ASSIGNMENT: Nothing but the lines from the one containing "if (reset == 1'b1) begin" to the end of the data should be returned, each exactly as written.

━━━━━━━━━━━━━━━━━━━━

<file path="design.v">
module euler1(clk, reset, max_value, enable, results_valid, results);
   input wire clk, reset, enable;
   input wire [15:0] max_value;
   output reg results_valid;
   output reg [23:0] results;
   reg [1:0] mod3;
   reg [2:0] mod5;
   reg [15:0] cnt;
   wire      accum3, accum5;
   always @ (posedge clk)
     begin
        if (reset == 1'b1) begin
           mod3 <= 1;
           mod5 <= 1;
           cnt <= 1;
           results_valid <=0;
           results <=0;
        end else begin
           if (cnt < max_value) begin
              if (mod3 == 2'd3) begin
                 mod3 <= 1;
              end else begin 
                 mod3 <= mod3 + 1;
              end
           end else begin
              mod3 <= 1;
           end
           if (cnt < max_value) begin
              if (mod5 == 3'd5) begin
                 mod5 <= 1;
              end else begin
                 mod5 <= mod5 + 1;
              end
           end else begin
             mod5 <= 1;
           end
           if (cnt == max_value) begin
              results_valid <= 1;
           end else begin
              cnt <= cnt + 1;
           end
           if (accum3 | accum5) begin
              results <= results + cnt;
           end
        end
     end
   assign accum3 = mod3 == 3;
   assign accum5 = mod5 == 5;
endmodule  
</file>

━━━━━━━━━━━━━━━━━━━━

SOLUTION FOR THIS EXERCISE:
        if (reset == 1'b1) begin
           mod3 <= 1;
           mod5 <= 1;
           cnt <= 1;
           results_valid <=0;
           results <=0;
        end else begin
           if (cnt < max_value) begin
              if (mod3 == 2'd3) begin
                 mod3 <= 1;
              end else begin 
                 mod3 <= mod3 + 1;
              end
           end else begin
              mod3 <= 1;
           end
           if (cnt < max_value) begin
              if (mod5 == 3'd5) begin
                 mod5 <= 1;
              end else begin
                 mod5 <= mod5 + 1;
              end
           end else begin
             mod5 <= 1;
           end
           if (cnt == max_value) begin
              results_valid <= 1;
           end else begin
              cnt <= cnt + 1;
           end
           if (accum3 | accum5) begin
              results <= results + cnt;
           end
        end
     end
   assign accum3 = mod3 == 3;
   assign accum5 = mod5 == 5;
endmodule  
</file>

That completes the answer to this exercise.